Task goal -> Somewhere below is a line with "r_crc <= crc16_word(r_crc, cfg_data);" and, later, a line with "ST_IDLE: begin"; repeat those two lines and all the lines between them, exactly as they are.

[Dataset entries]
•••••

===== src/rtl/frame_config_writer.sv =====
// Column configuration source: header + NumberOfRows data words -> FrameData rows
// and a one-hot FrameStrobe. Define FRAME_WRITER_CRC_EN to require a CRC-16 trailer word.
module frame_config_writer
    import frame_cfg_pkg::*;
#(
    parameter int MaxFramesPerCol = 20,
    parameter int FrameBitsPerRow = 32,
    parameter int NumberOfRows    = 4,
    parameter int StrobeCycles    = 2
) (
    input  logic                                    CLK,
    input  logic                                    resetn,
    input  logic [31:0]                             cfg_data,
    input  logic                                    cfg_valid,
    output logic                                    cfg_ready,
    output logic [NumberOfRows*FrameBitsPerRow-1:0] FrameData,
    output logic [MaxFramesPerCol-1:0]              FrameStrobe,
    output logic                                    busy,
    output logic                                    frame_err,
    output logic [15:0]                             frame_count
);

    localparam int ROW_W = (NumberOfRows > 1) ? $clog2(NumberOfRows) : 1;

    state_t               r_state;
    logic [ROW_W-1:0]     r_row;
    logic [HDR_IDX_MSB:0] r_idx;
    logic                 r_drop;
    logic                 r_err;
    logic [15:0]          r_count;

    logic                 w_accept;
    logic                 w_last_row;
    logic                 w_start;
    logic                 w_done;
    logic [HDR_IDX_MSB:0] w_hdr_idx;
    logic                 w_hdr_drop;

    assign cfg_ready   = (r_state != ST_STROBE);
    assign busy        = (r_state != ST_IDLE);
    assign frame_err   = r_err;
    assign frame_count = r_count;

    assign w_accept   = cfg_valid && cfg_ready;
    assign w_last_row = (r_row == ROW_W'(NumberOfRows - 1));
    assign w_hdr_idx  = cfg_data[HDR_IDX_MSB:0];
    assign w_hdr_drop = (w_hdr_idx >= (HDR_IDX_MSB + 1)'(MaxFramesPerCol));

`ifdef FRAME_WRITER_CRC_EN
    logic [15:0] r_crc;
    logic        w_crc_ok;

    assign w_crc_ok = (cfg_data[15:0] == r_crc);
    assign w_start  = w_accept && (r_state == ST_CRC) && w_crc_ok && !r_drop;

    // Header excluded: the running CRC restarts on every header.
    always_ff @(posedge CLK or negedge resetn) begin
        if (!resetn) begin
            r_crc <= CRC16_INIT;
        end else if (w_accept && r_state == ST_IDLE) begin
            r_crc <= CRC16_INIT;
        end else if (w_accept && r_state == ST_DATA) begin
            r_crc <= crc16_word(r_crc, cfg_data);
        end
    end
`else
    assign w_start = w_accept && (r_state == ST_DATA) && w_last_row && !r_drop;
`endif

    always_ff @(posedge CLK or negedge resetn) begin
        if (!resetn) begin
            r_state <= ST_IDLE;
            r_row   <= '0;
            r_idx   <= '0;
            r_drop  <= 1'b0;
            r_err   <= 1'b0;
            r_count <= '0;
        end else begin
            case (r_state)
                ST_IDLE: begin
                    if (w_accept && cfg_data[HDR_MARK_BIT]) begin
                        r_idx   <= w_hdr_idx;
                        r_drop  <= w_hdr_drop;
                        r_row   <= '0;
                        r_state <= ST_DATA;
                        if (w_hdr_drop) r_err <= 1'b1;
                    end
                end
                ST_DATA: begin
                    if (w_accept) begin
                        if (w_last_row) begin
                            r_row <= '0;
`ifdef FRAME_WRITER_CRC_EN
                            r_state <= ST_CRC;
`else
                            r_state <= r_drop ? ST_IDLE : ST_STROBE;
`endif
                        end else begin
                            r_row <= r_row + 1'b1;
                        end
                    end
                end
`ifdef FRAME_WRITER_CRC_EN
                ST_CRC: begin
                    if (w_accept) begin
                        if (w_crc_ok) begin
                            r_state <= r_drop ? ST_IDLE : ST_STROBE;
                        end else begin
                            r_err   <= 1'b1;
                            r_state <= ST_IDLE;
                        end
                    end
                end
`endif
                ST_STROBE: begin
                    if (w_done) begin
                        r_state <= ST_IDLE;
                        if (r_count != 16'hFFFF) r_count <= r_count + 16'd1;
                    end
                end
                default: r_state <= ST_IDLE;
            endcase
        end
    end

    // Dropped frames still land in FrameData; rows are only ever overwritten.
    for (genvar gi = 0; gi < NumberOfRows; gi++) begin : g_row
        logic [FrameBitsPerRow-1:0] r_row_data;

        always_ff @(posedge CLK or negedge resetn) begin
            if (!resetn) begin
                r_row_data <= '0;
            end else if (w_accept && r_state == ST_DATA && r_row == ROW_W'(gi)) begin
                r_row_data <= cfg_data[FrameBitsPerRow-1:0];
            end
        end

        assign FrameData[gi*FrameBitsPerRow +: FrameBitsPerRow] = r_row_data;
    end

    frame_strobe_gen #(
        .MaxFramesPerCol (MaxFramesPerCol),
        .StrobeCycles    (StrobeCycles)
    ) u_strobe (
        .CLK         (CLK),
        .resetn      (resetn),
        .start       (w_start),
        .idx         (r_idx),
        .FrameStrobe (FrameStrobe),
        .done        (w_done)
    );

endmodule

•••••

Answer box ->
            r_crc <= crc16_word(r_crc, cfg_data);
        end
    end
`else
    assign w_start = w_accept && (r_state == ST_DATA) && w_last_row && !r_drop;
`endif

    always_ff @(posedge CLK or negedge resetn) begin
        if (!resetn) begin
            r_state <= ST_IDLE;
            r_row   <= '0;
            r_idx   <= '0;
            r_drop  <= 1'b0;
            r_err   <= 1'b0;
            r_count <= '0;
        end else begin
            case (r_state)
                ST_IDLE: begin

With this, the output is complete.